Of these, only pidlFolder is of current interest. From it is extracted the full file path to the folder that will receive the newly created folder. This information is saved as a string in a CoClass property.

IContextMenu (Interface)

IContextMenu has three methods:

QueryContextMenu
is used to specify the desired menu item position and text.
GetCommandString
is optional. It is used to specify status bar help text and canonical names of verbs in Windows XP and earlier versions of Windows.
InvokeCommand
is invoked when the user actually chooses (clicks) the menu item it supports.

Registration

An additional class, TZNewFolderExtFactory, was also added that descends from TComObjectFactory. This permits the extension of the UpdateRegistry procedure to include three additional System Registry keys to support Context Menu Extensions.

Installation

In all cases, installation may require elevated authorization. Running as Administrator, either when using the cmd window or the installation file should be sufficient to achieve correct installation.

Installation can be manually achieved by copying the ZNewFolder.dll to an appropriate folder and then using RegSvr32.exe (a Microsoft program) to register the COM server. The registration process handles all necessary System Registry modifications. RegSvr32 can also be used to uninstall the Com server using the -u switch.

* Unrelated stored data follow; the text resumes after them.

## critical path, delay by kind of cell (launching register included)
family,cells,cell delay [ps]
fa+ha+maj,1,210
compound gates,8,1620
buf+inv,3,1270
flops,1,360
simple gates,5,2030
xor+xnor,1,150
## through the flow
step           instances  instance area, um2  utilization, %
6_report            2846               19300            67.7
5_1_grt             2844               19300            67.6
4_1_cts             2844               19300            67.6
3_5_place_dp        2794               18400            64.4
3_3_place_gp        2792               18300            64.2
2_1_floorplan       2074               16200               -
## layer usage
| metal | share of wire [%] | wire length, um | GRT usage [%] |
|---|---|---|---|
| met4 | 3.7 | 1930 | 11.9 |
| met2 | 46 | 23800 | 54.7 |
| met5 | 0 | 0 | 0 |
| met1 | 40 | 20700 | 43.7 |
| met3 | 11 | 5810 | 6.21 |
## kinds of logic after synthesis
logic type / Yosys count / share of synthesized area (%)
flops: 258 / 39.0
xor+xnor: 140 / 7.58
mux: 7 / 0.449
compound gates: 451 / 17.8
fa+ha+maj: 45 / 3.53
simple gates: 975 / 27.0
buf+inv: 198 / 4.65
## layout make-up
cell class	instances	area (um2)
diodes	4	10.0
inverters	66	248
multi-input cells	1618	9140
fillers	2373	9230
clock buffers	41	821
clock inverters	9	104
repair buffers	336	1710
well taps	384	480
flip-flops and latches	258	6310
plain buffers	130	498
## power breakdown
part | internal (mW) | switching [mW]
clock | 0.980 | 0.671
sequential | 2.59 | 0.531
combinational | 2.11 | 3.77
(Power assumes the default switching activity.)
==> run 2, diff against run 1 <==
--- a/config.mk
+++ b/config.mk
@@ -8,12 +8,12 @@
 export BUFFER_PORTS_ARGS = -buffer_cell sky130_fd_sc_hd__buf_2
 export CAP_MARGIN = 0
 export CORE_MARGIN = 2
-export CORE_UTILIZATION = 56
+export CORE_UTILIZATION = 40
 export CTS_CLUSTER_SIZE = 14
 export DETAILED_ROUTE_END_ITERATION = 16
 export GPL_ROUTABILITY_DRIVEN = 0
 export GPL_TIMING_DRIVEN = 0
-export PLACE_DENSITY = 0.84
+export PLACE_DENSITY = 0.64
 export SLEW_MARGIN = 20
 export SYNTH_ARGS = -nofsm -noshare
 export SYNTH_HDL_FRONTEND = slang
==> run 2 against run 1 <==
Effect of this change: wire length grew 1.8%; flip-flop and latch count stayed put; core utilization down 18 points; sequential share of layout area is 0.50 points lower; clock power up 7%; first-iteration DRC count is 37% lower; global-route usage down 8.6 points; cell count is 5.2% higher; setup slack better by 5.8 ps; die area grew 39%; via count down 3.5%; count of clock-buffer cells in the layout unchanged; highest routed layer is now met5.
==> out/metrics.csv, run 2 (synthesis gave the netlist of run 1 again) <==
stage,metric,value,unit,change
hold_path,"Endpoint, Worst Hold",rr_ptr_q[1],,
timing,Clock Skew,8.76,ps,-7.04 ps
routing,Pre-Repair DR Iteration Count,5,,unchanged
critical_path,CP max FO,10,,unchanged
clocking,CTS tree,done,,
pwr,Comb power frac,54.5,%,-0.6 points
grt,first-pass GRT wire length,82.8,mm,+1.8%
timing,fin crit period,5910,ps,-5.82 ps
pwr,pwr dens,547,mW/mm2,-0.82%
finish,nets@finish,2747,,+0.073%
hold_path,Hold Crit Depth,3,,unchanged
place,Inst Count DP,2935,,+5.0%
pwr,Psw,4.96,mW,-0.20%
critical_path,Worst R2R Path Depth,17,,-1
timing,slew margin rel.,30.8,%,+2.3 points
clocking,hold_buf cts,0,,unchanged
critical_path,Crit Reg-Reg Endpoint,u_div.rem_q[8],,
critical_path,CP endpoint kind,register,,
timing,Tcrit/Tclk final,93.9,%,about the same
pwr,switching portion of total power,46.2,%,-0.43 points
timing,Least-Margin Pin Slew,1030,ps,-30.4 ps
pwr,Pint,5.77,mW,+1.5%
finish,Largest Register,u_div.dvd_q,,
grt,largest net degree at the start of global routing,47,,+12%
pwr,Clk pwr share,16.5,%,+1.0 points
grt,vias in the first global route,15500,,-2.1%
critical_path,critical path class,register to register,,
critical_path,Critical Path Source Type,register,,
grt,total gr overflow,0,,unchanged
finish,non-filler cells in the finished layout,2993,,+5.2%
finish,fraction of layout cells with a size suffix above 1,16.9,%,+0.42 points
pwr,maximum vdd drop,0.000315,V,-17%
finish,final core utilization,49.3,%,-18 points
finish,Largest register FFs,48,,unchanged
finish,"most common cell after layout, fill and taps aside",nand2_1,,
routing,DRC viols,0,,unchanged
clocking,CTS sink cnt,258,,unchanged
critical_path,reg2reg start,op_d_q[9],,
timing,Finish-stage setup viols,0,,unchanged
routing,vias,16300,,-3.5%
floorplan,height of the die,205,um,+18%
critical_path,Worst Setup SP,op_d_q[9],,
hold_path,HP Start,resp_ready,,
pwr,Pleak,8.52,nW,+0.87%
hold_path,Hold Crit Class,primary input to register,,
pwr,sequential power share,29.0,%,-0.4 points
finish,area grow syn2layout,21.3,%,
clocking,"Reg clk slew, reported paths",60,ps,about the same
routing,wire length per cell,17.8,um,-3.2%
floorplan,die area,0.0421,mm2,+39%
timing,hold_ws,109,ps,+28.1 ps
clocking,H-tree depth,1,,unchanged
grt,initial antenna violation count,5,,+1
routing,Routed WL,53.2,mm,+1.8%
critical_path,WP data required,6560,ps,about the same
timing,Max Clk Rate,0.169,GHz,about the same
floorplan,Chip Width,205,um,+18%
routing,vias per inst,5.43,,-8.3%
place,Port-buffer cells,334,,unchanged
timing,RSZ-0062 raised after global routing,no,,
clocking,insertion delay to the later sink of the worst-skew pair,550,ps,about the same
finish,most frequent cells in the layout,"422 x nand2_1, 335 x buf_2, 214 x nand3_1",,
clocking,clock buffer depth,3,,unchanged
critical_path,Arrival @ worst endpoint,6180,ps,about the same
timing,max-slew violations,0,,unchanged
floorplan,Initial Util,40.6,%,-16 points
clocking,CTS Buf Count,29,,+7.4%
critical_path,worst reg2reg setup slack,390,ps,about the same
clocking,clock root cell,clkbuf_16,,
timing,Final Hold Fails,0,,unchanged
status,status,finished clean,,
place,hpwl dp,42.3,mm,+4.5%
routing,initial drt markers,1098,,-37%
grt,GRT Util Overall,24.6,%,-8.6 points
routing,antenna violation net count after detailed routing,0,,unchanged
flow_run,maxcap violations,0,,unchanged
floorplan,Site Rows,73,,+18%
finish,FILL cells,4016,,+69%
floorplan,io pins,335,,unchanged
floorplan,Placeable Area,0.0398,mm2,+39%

Also included is an installation file created using DeployMaster, an inexpensive installation package builder available from the DeployMaster website. Deploymaster also provides an uninstall function.

References

I found a number of useful references while working on this. Here are some I found useful.

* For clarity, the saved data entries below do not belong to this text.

<file path="src/rtl/alu_pkg.sv">
// Shared opcodes, FSM state encoding and helpers for the multicycle ALU.
package alu_pkg;

  localparam logic [3:0] OP_AND = 4'd0;
  localparam logic [3:0] OP_OR  = 4'd1;
  localparam logic [3:0] OP_ADD = 4'd2;
  localparam logic [3:0] OP_SLL = 4'd3;
  localparam logic [3:0] OP_SRL = 4'd4;
  localparam logic [3:0] OP_SRA = 4'd5;
  localparam logic [3:0] OP_SUB = 4'd6;
  localparam logic [3:0] OP_SLT = 4'd7;
  localparam logic [3:0] OP_MUL = 4'd8;

  typedef enum logic {
    IDLE = 1'b0,
    RUN  = 1'b1
  } state_e;

  function automatic int clog2(input int value);
    int result;
    result = 0;
    while ((1 << result) < value) result++;
    return result;
  endfunction

endpackage

</file>
<file path="src/rtl/alu_iter_unit.sv">
// Iterative datapath: one shift or one shift-add multiply step per cycle,
// paced by a down-counter whose terminal count ends the operation.
module alu_iter_unit
  import alu_pkg::*;
#(
  parameter int WIDTH = 16,
  parameter int CW    = 5
) (
  input  logic                 clk_sys_i,
  input  logic                 rst_b_i,
  input  logic                 load_i,
  input  logic                 step_i,
  input  logic [3:0]           op_i,
  input  logic [CW-1:0]        cnt_init_i,
  input  logic [WIDTH-1:0]     x_i,
  input  logic [WIDTH-1:0]     y_i,
  output logic                 cnt_zero_o,
  output logic [WIDTH-1:0]     shift_o,
  output logic [2*WIDTH-1:0]   prod_o
);

  logic [CW-1:0]      cnt_q, cnt_d;
  logic [WIDTH-1:0]   sh_q, sh_d;
  logic [WIDTH-1:0]   mcand_q, mcand_d;
  logic [2*WIDTH-1:0] acc_q, acc_d;
  logic [WIDTH:0]     partial;

  // Accumulator low half starts as the multiplier and drains out as the
  // product shifts in from the top.
  always_comb begin
    partial = {1'b0, acc_q[2*WIDTH-1:WIDTH]} + (acc_q[0] ? {1'b0, mcand_q} : '0);
    cnt_d   = cnt_q;
    sh_d    = sh_q;
    mcand_d = mcand_q;
    acc_d   = acc_q;
    if (load_i) begin
      cnt_d   = cnt_init_i;
      sh_d    = x_i;
      mcand_d = x_i;
      acc_d   = {{WIDTH{1'b0}}, y_i};
    end else if (step_i && (cnt_q != '0)) begin
      cnt_d = cnt_q - CW'(1);
      case (op_i)
        OP_SLL:  sh_d  = {sh_q[WIDTH-2:0], 1'b0};
        OP_SRL:  sh_d  = {1'b0, sh_q[WIDTH-1:1]};
        OP_SRA:  sh_d  = {sh_q[WIDTH-1], sh_q[WIDTH-1:1]};
        OP_MUL:  acc_d = {partial, acc_q[WIDTH-1:1]};
        default: ;
      endcase
    end
  end

  always_ff @(posedge clk_sys_i or negedge rst_b_i) begin
    if (!rst_b_i) begin
      cnt_q   <= '0;
      sh_q    <= '0;
      mcand_q <= '0;
      acc_q   <= '0;
    end else begin
      cnt_q   <= cnt_d;
      sh_q    <= sh_d;
      mcand_q <= mcand_d;
      acc_q   <= acc_d;
    end
  end

  assign cnt_zero_o = (cnt_q == '0);
  assign shift_o    = sh_q;
  assign prod_o     = acc_q;

endmodule

</file>
<file path="src/rtl/alu_multicycle.sv">
// Multicycle ALU with Start/Busy/Done handshake and registered result/flags.
//   state | meaning
//   IDLE  | waiting for Start; outputs hold the last result
//   RUN   | operands latched; iterating until the counter reaches zero
module alu_multicycle
  import alu_pkg::*;
#(
  parameter int WIDTH  = 16,
  parameter bit MUL_EN = 1'b1
) (
  input  logic             CLK,
  input  logic             Reset_n,
  input  logic             Start,
  input  logic [3:0]       ALUct1,
  input  logic [WIDTH-1:0] A,
  input  logic [WIDTH-1:0] B,
  input  logic             Flip,
  output logic             Busy,
  output logic             Done,
  output logic [WIDTH-1:0] ALUOut,
  output logic             Zero,
  output logic             Overflow
);

  localparam int LW = clog2(WIDTH);
  localparam int CW = LW + 1;

  state_e             state_q, state_d;
  logic [3:0]         op_q;
  logic [WIDTH-1:0]   x_q, y_q, x_in, y_in;
  logic [WIDTH-1:0]   out_q, out_d;
  logic               zero_q, ovf_q, ovf_d, done_q, done_d;
  logic               accept, finish, cnt_zero;
  logic [CW-1:0]      cnt_init;
  logic [WIDTH-1:0]   shift_res, sum, diff;
  logic [2*WIDTH-1:0] prod;

  assign x_in   = Flip ? B : A;
  assign y_in   = Flip ? A : B;
  assign accept = (state_q == IDLE) && Start;
  assign finish = (state_q == RUN) && cnt_zero;

  always_comb begin
    cnt_init = '0;
    case (ALUct1)
      OP_SLL, OP_SRL, OP_SRA: cnt_init = CW'(y_in[LW-1:0]);
      OP_MUL:                 if (MUL_EN) cnt_init = CW'(WIDTH);
      default:                cnt_init = '0;
    endcase
  end

  alu_iter_unit #(.WIDTH(WIDTH), .CW(CW)) u_iter (
    .clk_sys_i  (CLK),
    .rst_b_i    (Reset_n),
    .load_i     (accept),
    .step_i     (state_q == RUN),
    .op_i       (op_q),
    .cnt_init_i (cnt_init),
    .x_i        (x_in),
    .y_i        (y_in),
    .cnt_zero_o (cnt_zero),
    .shift_o    (shift_res),
    .prod_o     (prod)
  );

  assign sum  = x_q + y_q;
  assign diff = x_q - y_q;

  // SLT uses a true signed compare so an overflowing X-Y cannot flip the answer.
  always_comb begin
    out_d = '0;
    ovf_d = 1'b0;
    case (op_q)
      OP_AND: out_d = x_q & y_q;
      OP_OR:  out_d = x_q | y_q;
      OP_ADD: begin
        out_d = sum;
        ovf_d = (x_q[WIDTH-1] == y_q[WIDTH-1]) && (sum[WIDTH-1] != x_q[WIDTH-1]);
      end
      OP_SUB: begin
        out_d = diff;
        ovf_d = (x_q[WIDTH-1] != y_q[WIDTH-1]) && (diff[WIDTH-1] != x_q[WIDTH-1]);
      end
      OP_SLT: out_d = {{(WIDTH-1){1'b0}}, ($signed(x_q) < $signed(y_q))};
      OP_SLL, OP_SRL, OP_SRA: out_d = shift_res;
      OP_MUL: if (MUL_EN) begin
        out_d = prod[WIDTH-1:0];
        ovf_d = |prod[2*WIDTH-1:WIDTH];
      end
      default: ;
    endcase
  end

  always_comb begin
    state_d = state_q;
    done_d  = 1'b0;
    case (state_q)
      IDLE: if (Start) state_d = RUN;
      RUN: if (cnt_zero) begin
        state_d = IDLE;
        done_d  = 1'b1;
      end
      default: state_d = IDLE;
    endcase
  end

  always_ff @(posedge CLK or negedge Reset_n) begin
    if (!Reset_n) begin
      state_q <= IDLE;
      done_q  <= 1'b0;
      op_q    <= '0;
      x_q     <= '0;
      y_q     <= '0;
      out_q   <= '0;
      zero_q  <= 1'b0;
      ovf_q   <= 1'b0;
    end else begin
      state_q <= state_d;
      done_q  <= done_d;
      if (accept) begin
        op_q <= ALUct1;
        x_q  <= x_in;
        y_q  <= y_in;
      end
      if (finish) begin
        out_q  <= out_d;
        zero_q <= (out_d == '0);
        ovf_q  <= ovf_d;
      end
    end
  end

  assign Busy     = (state_q == RUN);
  assign Done     = done_q;
  assign ALUOut   = out_q;
  assign Zero     = zero_q;
  assign Overflow = ovf_q;

endmodule

</file>
<file path="config.mk">
export PLATFORM = sky130hd
export DESIGN_NAME = alu_multicycle
export DESIGN_NICKNAME = d
export VERILOG_FILES = /design/src/rtl/alu_pkg.sv /design/src/rtl/alu_iter_unit.sv /design/src/rtl/alu_multicycle.sv
export SDC_FILE = /design/constraint.sdc
export NUM_CORES = 1
export LEC_CHECK = 0
export ABC_CLOCK_PERIOD_IN_PS = 4100
export CAP_MARGIN = 20
export CORE_MARGIN = 4
export CORE_UTILIZATION = 33
export CTS_BUF_LIST = sky130_fd_sc_hd__clkbuf_8 sky130_fd_sc_hd__clkbuf_16
export DETAILED_ROUTE_END_ITERATION = 16
export GPL_ROUTABILITY_DRIVEN = 0
export SYNTH_ARGS = -nofsm -noshare
export SYNTH_HDL_FRONTEND = slang
export SYNTH_HIERARCHICAL = 1
export SYNTH_SLANG_ARGS = --single-unit
</file>
<file path="constraint.sdc">
create_clock -name CLK -period 4.1 [get_ports CLK]
set_clock_uncertainty 0.05 [all_clocks]
set_input_delay 0.82 -clock CLK [delete_from_list [all_inputs] [get_ports CLK]]
set_output_delay 0.82 -clock CLK [all_outputs]
set_load 0.005 [all_outputs]
</file>
File: config.mk
export PLATFORM = sky130hd
export DESIGN_NAME = wb_port_scheduler
export DESIGN_NICKNAME = d
export VERILOG_FILES = /design/src/rtl/wb_port_scheduler_pkg.sv /design/src/rtl/wb_port_scheduler_regs_scoreboard.sv /design/src/rtl/wb_port_scheduler.sv
export SDC_FILE = /design/constraint.sdc
export NUM_CORES = 1
export LEC_CHECK = 0
export BUFFER_PORTS_ARGS = -buffer_cell sky130_fd_sc_hd__clkbuf_2
export CORE_UTILIZATION = 50
export DETAILED_ROUTE_END_ITERATION = 10
export GPL_TIMING_DRIVEN = 0
export PLACE_DENSITY = 0.79
export SLEW_MARGIN = 0
export SYNTH_ARGS = -nofsm -noshare
export SYNTH_HDL_FRONTEND = slang
export SYNTH_HIERARCHICAL = 1
export SYNTH_SLANG_ARGS = --single-unit
File: constraint.sdc
create_clock -name clk -period 3.86 [get_ports clk]
set_input_delay 0.386 -clock clk [delete_from_list [all_inputs] [get_ports clk]]
set_output_delay 0.386 -clock clk [all_outputs]
set_load 0.01 [all_outputs]
File: src/rtl/wb_port_scheduler_pkg.sv
// wb_port_scheduler_pkg: shared types and constants for the write-port scheduler
package wb_port_scheduler_pkg;
    localparam int XLEN_DEF = 32;
    localparam logic [4:0] REG_ZERO = 5'd0;
    typedef struct packed {
        logic                we;
        logic [4:0]          addr;
        logic [XLEN_DEF-1:0] data;
    } rf_wr_req_t;
endpackage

Component Object Model (COM)
Microsoft Documentation
The Component Object Model documentation portal page. If you have time and are trying to learn about COM a quick read of this documentation (all pages) might be what you need. It's long, and assumes knowledge of C++, so it's not easy reading.
Developing COM-Based Applications Index
Embarcadero DocWiki
The COM development portal page. Provides information specific to Delphi. This is also long but since it has information devoted to Delphi it may prove easier to digest.
The Complete Idiot's Guide to Writing Shell Extensions - Index
Idiot's Guide
An index of all the articles in the Idiot's Guide Since the Idiot's Guide series has become quite large, here is an index of all the articles that gives a quick blurb about each one, so you can quickly find the articles that interest you.
Unfortunately, this suffers from two problems:
  • The content is somewhat dated, although it still contains much valuable information.
  • It is not Delphi-centric. It is written for C++ programmers so if your strictly interested in Delphi this is probably not your cup of tea.
Creating Shortcut Menu Handlers
Microsoft Documentation
A significant and lengthy discussion of Shortcut Menu Handlers. Difficult to understand without a lot of background understanding, but very important to do so.
Shortcut menu handlers, also known as context menu handlers or verb handlers, are a type of file type handler. Like all such handlers, they are in-process Component Object Model (COM) objects implemented as DLLs.
Writing a Windows Shell Extension
Marco Cantù
Delphi Product Manager Marco Cantù's blog post. Also links to a video. This focuses on file operations and COM rather than Menu Shortcuts. Still contains lots of general information useful to understand Shell development.

Important Caveats

Bitness

If you are running a 32-bit Shell, you must register and use the 32-bit version of the Com server. On a 64-bit system you must register and use the 64-bit version.

The DeployMaster installation program contains both versions and will correctly choose and install the correct version after examining the bitness of the installation system.

Target Systems

The existing code has only been tested on a 64-bit Windows 10 Pro system, version 2009, released October 2020 and code-named 20H2. The installation program will also allow installation on Windows 7 and windows 8 machines, both 32-bit and 64-bit, as well as a variety of Windows servers, but since the code has never been tested on those configurations it is not known if it will function correctly.